Graduate transfers are able to enter their name in the portal at any time, and any players who have seen their head coach fired or leave for another job have an immediate 30-day window to put their name in the database, as well. Because we have already seen the coaching carousel start this offseason, there have been a number of players already looking to transfer.
Since Sunday, the end of the regular season, there has been over 170 FBS football players to enter their name in the transfer portal.
There has not been a shortage of interest from teams in those players transferring, either, as we saw Colorado coach Deion Sanders make waves in the portal after he was hired. Colorado brought in the most first-year transfer players of any FBS and had the most games played by transfers at 69.6% (54 transfers).
“You take a team that’s won one game, and you fired a whole coaching staff. So who did the coaching staff recruit? The kids,” Sanders said during a “60 Minutes” interview in September. “So, the kids are just as much to blame as the coaching staff. I came to the conclusion that a multitude of them couldn’t help us get to where we wanted to go.”
Texas State was second with 64% of games played by transfers (45), followed by Charlotte at 55.8% (46), Ole Miss at 54.5% (27) and UMass at 53.3% (27).
Conversely, outside of the military academies, Clemson had the fewest games played by transfers at just 0.3%, followed by Georgia at 5%.
“It’s a developmental game, it’s a developmental program,” Swinney told reporters in July. “That’s how we’ve always won, that’s how we’ll continue to win. From time to time if there’s a certain fit or need that we have to address because of a gap, we’ll do that. We just haven’t been in that situation, thankfully.”

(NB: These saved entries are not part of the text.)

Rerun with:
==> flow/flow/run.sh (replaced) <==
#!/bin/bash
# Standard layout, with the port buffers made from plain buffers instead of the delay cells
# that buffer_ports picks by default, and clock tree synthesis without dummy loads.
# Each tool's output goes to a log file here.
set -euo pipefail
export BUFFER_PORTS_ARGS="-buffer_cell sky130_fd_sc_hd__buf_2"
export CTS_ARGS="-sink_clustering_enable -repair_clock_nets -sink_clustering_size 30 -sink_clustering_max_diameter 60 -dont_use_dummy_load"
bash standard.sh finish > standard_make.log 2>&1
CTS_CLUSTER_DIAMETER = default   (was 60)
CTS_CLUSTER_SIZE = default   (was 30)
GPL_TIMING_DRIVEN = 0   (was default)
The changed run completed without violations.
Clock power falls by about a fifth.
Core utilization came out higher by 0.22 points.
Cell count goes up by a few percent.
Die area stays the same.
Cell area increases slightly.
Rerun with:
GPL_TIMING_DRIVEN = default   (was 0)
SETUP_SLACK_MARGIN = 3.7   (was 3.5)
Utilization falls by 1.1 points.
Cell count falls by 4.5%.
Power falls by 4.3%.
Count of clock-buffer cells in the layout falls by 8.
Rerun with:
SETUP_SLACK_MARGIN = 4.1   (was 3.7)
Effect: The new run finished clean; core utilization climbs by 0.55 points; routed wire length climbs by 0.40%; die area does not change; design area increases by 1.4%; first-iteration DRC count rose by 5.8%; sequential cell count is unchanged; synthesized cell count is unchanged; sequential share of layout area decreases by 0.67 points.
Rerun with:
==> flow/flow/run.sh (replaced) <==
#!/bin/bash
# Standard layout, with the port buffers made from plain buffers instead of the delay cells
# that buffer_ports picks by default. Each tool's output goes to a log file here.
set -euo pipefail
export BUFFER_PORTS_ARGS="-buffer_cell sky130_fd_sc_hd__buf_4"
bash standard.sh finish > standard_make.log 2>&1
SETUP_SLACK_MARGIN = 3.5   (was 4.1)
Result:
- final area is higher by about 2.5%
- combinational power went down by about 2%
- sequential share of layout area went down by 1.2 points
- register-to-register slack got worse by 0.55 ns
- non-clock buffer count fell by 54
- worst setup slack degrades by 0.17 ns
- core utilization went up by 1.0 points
From an optimization exercise on the open Yosys and OpenROAD flow, aimed at small area, a short achievable clock period and few clock cycles per item; shortcuts taken in it are not production practice.

==> run a: inputs <==
## evt_router_top
module evt_router_top
#(
  parameter int NUM_MREGS    = 4,
  parameter int NUM_RREGS    = 16,
  parameter int NUM_CHANNELS = 8
)
(
  input  logic                        pl_clk0_buf_int,
  input  logic                        rst_n,
  input  logic                        cfg_wr,
  input  evt_router_pkg::cfg_addr_t   cfg_addr,
  input  evt_router_pkg::key_t        cfg_wdata,
  input  logic                        evt_vld,
  input  evt_router_pkg::evt_t        evt_data,
  output logic                        evt_rdy,
  output logic [NUM_CHANNELS-1:0]     ch_vld,
  output logic [NUM_CHANNELS*32-1:0] ch_key,    
  input  logic [NUM_CHANNELS-1:0]     ch_rdy,
  output evt_router_pkg::count_t      unmatched_cnt,
  output evt_router_pkg::count_t      dropped_cnt
);
Settings: LEC_CHECK=0, ABC_CLOCK_PERIOD_IN_PS=2500, CAP_MARGIN=20, CORE_MARGIN=2, CORE_UTILIZATION=40, SETUP_SLACK_MARGIN=2.85, SLEW_MARGIN=20, TNS_END_PERCENT=0; clock period 5.5 ns.
run.sh (not shown) runs the stock make flow with config.mk's settings and CLKGATE_MAP_FILE= SYNTH_SCRIPT=/design/flow/synth_recipe.tcl, a recipe that flattens the netlist after the stock synthesis.
==> inputs of run b, as changes to run a <==
--- a/flow/design.v
+++ b/flow/design.v
@@ -37,42 +37,56 @@
   output evt_router_pkg::wait_t       dw_m1,
   output logic                        dw_zero
 );
   logic                 clr;
   evt_router_pkg::key_t wd;
+  logic                      wr_q;
+  evt_router_pkg::cfg_addr_t addr_q;
+  evt_router_pkg::key_t      wdata_q;
   always_ff @(posedge pl_clk0_buf_int or negedge rst_n)
   begin
     if (!rst_n)
-      clr <= 1'b1;
+    begin
+      clr  <= 1'b1;
+      wr_q <= 1'b0;
+    end
     else
-      clr <= 1'b0;
+    begin
+      clr  <= 1'b0;
+      wr_q <= cfg_wr;
+    end
+  end
+  always_ff @(posedge pl_clk0_buf_int)
+  begin
+    addr_q  <= cfg_addr;
+    wdata_q <= cfg_wdata;
   end
-  assign wd = clr ? '0 : cfg_wdata;
+  assign wd = clr ? '0 : wdata_q;
   logic                 we_key;
   logic                 we_dw;
   logic [NUM_MREGS-1:0] we_fmsk;
   logic [NUM_MREGS-1:0] we_fsft;
   logic [NUM_RREGS-1:0] we_rkey;
   logic [NUM_RREGS-1:0] we_rmsk;
   logic [NUM_RREGS-1:0] we_rrt;
-  assign we_key = clr || (cfg_wr && cfg_addr == evt_router_pkg::ADDR_MP_KEY);
-  assign we_dw  = clr || (cfg_wr && cfg_addr == evt_router_pkg::ADDR_DROP_WAIT);
+  assign we_key = clr || (wr_q && addr_q == evt_router_pkg::ADDR_MP_KEY);
+  assign we_dw  = clr || (wr_q && addr_q == evt_router_pkg::ADDR_DROP_WAIT);
   for (genvar i = 0; i < NUM_MREGS; i++)
   begin : g_mw
-    assign we_fmsk[i] = clr || (cfg_wr &&
-      cfg_addr == evt_router_pkg::cfg_addr_t'(evt_router_pkg::ADDR_MP_FMSK_BASE + i));
-    assign we_fsft[i] = clr || (cfg_wr &&
-      cfg_addr == evt_router_pkg::cfg_addr_t'(evt_router_pkg::ADDR_MP_FSFT_BASE + i));
+    assign we_fmsk[i] = clr || (wr_q &&
+      addr_q == evt_router_pkg::cfg_addr_t'(evt_router_pkg::ADDR_MP_FMSK_BASE + i));
+    assign we_fsft[i] = clr || (wr_q &&
+      addr_q == evt_router_pkg::cfg_addr_t'(evt_router_pkg::ADDR_MP_FSFT_BASE + i));
   end
   for (genvar i = 0; i < NUM_RREGS; i++)
   begin : g_rw
-    assign we_rkey[i] = clr || (cfg_wr &&
-      cfg_addr == evt_router_pkg::cfg_addr_t'(evt_router_pkg::ADDR_RT_KEY_BASE + i));
-    assign we_rmsk[i] = clr || (cfg_wr &&
-      cfg_addr == evt_router_pkg::cfg_addr_t'(evt_router_pkg::ADDR_RT_MASK_BASE + i));
-    assign we_rrt[i]  = clr || (cfg_wr &&
-      cfg_addr == evt_router_pkg::cfg_addr_t'(evt_router_pkg::ADDR_RT_ROUTE_BASE + i));
+    assign we_rkey[i] = clr || (wr_q &&
+      addr_q == evt_router_pkg::cfg_addr_t'(evt_router_pkg::ADDR_RT_KEY_BASE + i));
+    assign we_rmsk[i] = clr || (wr_q &&
+      addr_q == evt_router_pkg::cfg_addr_t'(evt_router_pkg::ADDR_RT_MASK_BASE + i));
+    assign we_rrt[i]  = clr || (wr_q &&
+      addr_q == evt_router_pkg::cfg_addr_t'(evt_router_pkg::ADDR_RT_ROUTE_BASE + i));
   end
   always_ff @(posedge pl_clk0_buf_int)
   begin
     if (we_key)
       mp_key <= wd;
@@ -149,27 +163,30 @@
       end
       for (int j = 0; j < 32; j++)
         key_nxt[j] = key_nxt[j] | (mp_sft_hi[i] ? ((j + 16 < 32) ? z[(j + 16) % 32] : 1'b0) : z[j]);
     end
   end
+  logic                 map_en;
   assign map_vld_nxt = evt_rdy ? evt_vld : map_vld;
   always_ff @(posedge pl_clk0_buf_int or negedge rst_n)
   begin
     if (!rst_n)
     begin
       map_vld <= 1'b0;
       evt_rdy <= 1'b0;
+      map_en  <= 1'b1;
     end
     else
     begin
       map_vld <= map_vld_nxt;
       evt_rdy <= go_nxt || !map_vld_nxt;
+      map_en  <= go_nxt || !map_vld_nxt;
     end
   end
   always_ff @(posedge pl_clk0_buf_int)
   begin
-    if (evt_rdy)
+    if (map_en)
       map_key <= key_nxt;
   end
 endmodule
 `timescale 1ns/1ps
 module route_lookup
@@ -252,12 +269,10 @@
   output logic [NUM_CHANNELS-1:0]   ch_vld,
   output evt_router_pkg::key_t [NUM_CHANNELS-1:0] ch_key,
   input  logic [NUM_CHANNELS-1:0]   ch_rdy,
   output evt_router_pkg::count_t    dropped_cnt
 );
-  localparam int TW = (NUM_TRK > 1) ? $clog2(NUM_TRK) : 1;
-  localparam int QW = (NUM_Q > 1) ? $clog2(NUM_Q) : 1;
   logic [NUM_Q-1:0]          q_vld;
   evt_router_pkg::key_t      q_key [NUM_Q];
   logic [NUM_CHANNELS-1:0]   q_ch  [NUM_Q];
   logic [NUM_Q-1:0]          q_old [NUM_Q];
   logic [NUM_TRK-1:0]        t_bsy;
@@ -268,11 +283,13 @@
   logic [NUM_TRK-1:0]        t_rdy;
   logic [NUM_TRK-1:0]        t_drop;
   logic [NUM_TRK-1:0]        t_keep;            
   logic [NUM_TRK-1:0]        t_bsy_nxt;
   logic [NUM_TRK-1:0]        t_take;
-  logic [NUM_CHANNELS-1:0]   c_exp;
+  logic [NUM_CHANNELS-1:0]   c_exp;             
+  logic [NUM_CHANNELS-1:0]   c_rem1;            
+  logic                      w_one;             
   logic [NUM_CHANNELS-1:0]   c_free;            
   logic [NUM_CHANNELS-1:0]   c_load;
   logic [NUM_CHANNELS-1:0]   c_stay;
   logic                      pop;
   evt_router_pkg::key_t      s_key;
@@ -282,14 +299,15 @@
   logic [NUM_Q-1:0]          q_sel;
   logic [NUM_Q-1:0]          q_put;             
   logic [NUM_Q-1:0]          q_nxt;
   always_comb
   begin
-    c_exp = '0;
+    c_rem1 = '0;
     for (int i = 0; i < NUM_TRK; i++)
-      c_exp = c_exp | (t_ch[i] & {NUM_CHANNELS{t_exp[i]}});
+      c_rem1 = c_rem1 | (t_ch[i] & {NUM_CHANNELS{t_bsy[i] && t_rem[i] == evt_router_pkg::wait_t'(1)}});
   end
+  assign w_one = !dw_zero && (dw_m1 == '0);
   assign c_free = ~ch_vld | ch_rdy | c_exp;
   assign c_stay = ch_vld & ~c_free;
   always_comb
   begin
     for (int i = 0; i < NUM_Q; i++)
@@ -344,22 +362,24 @@
       q_vld  <= '0;
       go     <= 1'b0;
       ch_vld <= '0;
       t_bsy  <= '0;
       t_exp  <= '0;
+      c_exp  <= '0;
       t_free <= 1'b0;
     end
     else
     begin
       q_vld  <= q_nxt;
       go     <= go_nxt;
       ch_vld <= c_stay | c_load;
       t_bsy  <= t_bsy_nxt;
       t_free <= !(&t_bsy_nxt);
+      c_exp  <= (c_load & {NUM_CHANNELS{w_one}}) | (c_stay & c_rem1 & {NUM_CHANNELS{!dw_zero}});
       for (int i = 0; i < NUM_TRK; i++)
         if (t_take[i])
-          t_exp[i] <= !dw_zero && (dw_m1 == '0);
+          t_exp[i] <= w_one;
         else
           t_exp[i] <= t_keep[i] && !dw_zero && (t_rem[i] == evt_router_pkg::wait_t'(1));
     end
   end
   always_ff @(posedge pl_clk0_buf_int)
==> flow/flow/run.sh (new file) <==
#!/bin/bash
# The standard layout, with plain buffers on the ports: ORFS's buffer_ports
# otherwise picks a delay cell (clkdlybuf4s50_1) for every port buffer.
set -euo pipefail
cd "$(dirname "$0")/.."
export BUFFER_PORTS_ARGS="-buffer_cell sky130_fd_sc_hd__buf_2"
bash standard.sh > make_finish.log 2>&1
==> flow/standard.sh (new file) <==
#!/bin/bash
# synth_recipe.tcl (not shown) runs the flow's synth.tcl, then flattens the netlist and writes it again
# the make line also repeats each setting of config.mk as NAME=value (left out here)
make -C /OpenROAD-flow-scripts/flow DESIGN_CONFIG=/design/flow/config.mk WORK_HOME=/design/flow/orfs CLKGATE_MAP_FILE= SYNTH_SCRIPT=/design/flow/synth_recipe.tcl "${@:-finish}"
- CORE_UTILIZATION: 40 -> 55
- CTS_BUF_LIST: not set -> sky130_fd_sc_hd__clkbuf_8
- PLACE_DENSITY: not set -> 0.7
- SETUP_SLACK_MARGIN: 2.85 -> 2.9
removed: flow/run.sh
==> out/results.ini <==
[outcome]
status=finished clean

[global_route]
grt_first_pass_wirelength_um=364000
groute.usage.overall_pct=26.2
met1_usage_pct=34.3
grtUsageMet3_pct=5.21

[worst_setup_path]
slowest_delay_ns=0.42
required_ns=6.10

[finish]
fillers=16400
fin_area_sq_um=92500
sh_seq_area_pct=58.2

[clock_network]
cts-htree-levels=4
clk_latency_ns=0.86
clkTransAtPathRegs_ns=0.06

[synthesis]
synthXorXnorAreaFrac_pct=7.14
syn_nets=5927
synthAdderAreaFrac_pct=0.265

[power]
clk-power_mw=13.0

[timing]
finalWorstSetupSlack_ns=2.38

-- figures above: run a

The biggest position group that has been impacted by the transfer portal has been at quarterback with 56 FBS teams having a transfer quarterback account for 75% or more of the team’s passing yards during the 2023 season, according to SportSource Analytics. The top six quarterbacks in passing yards are all transfers, and the top 10 quarterbacks in passing touchdowns are all transfers.
This weekend, the teams in the Pac-12 and Big 12 title games will all feature transfer starting quarterbacks in Washington’s Michael Penix Jr. and Oregon’s Bo Nix, along with Texas’ Quinn Ewers and Oklahoma State’s Alan Bowman.
The ACC title game features Louisville’s Jake Plummer, who followed coach Jeff Brohm from Purdue, and would have had another transfer QB on the other side had Florida State’s Jordan Travis not been injured.
In the 2019 season, just 23.9% of starting quarterbacks were transfers compared to 55.7% in 2023. That has conversely affect the opportunity for freshmen quarterbacks to play. High school prospects were coming in more ready than ever and in 2019 when 10.1% of first-year quarterbacks were starters. That number has dropped to just 2.8 percent in 2023.
As the portal is about to open ahead of the 2024 season, it will be loaded with starting quarterbacks. Kansas State’s Will Howard, Miami’s Tyler Van Dyke, Temple’s E.J. Warner, Will Rogers from Mississippi State, Tyler Shough from Texas Tech, Max Johnson from Texas A&M and a handful of other notable quarterbacks have already announced their decisions to transfer.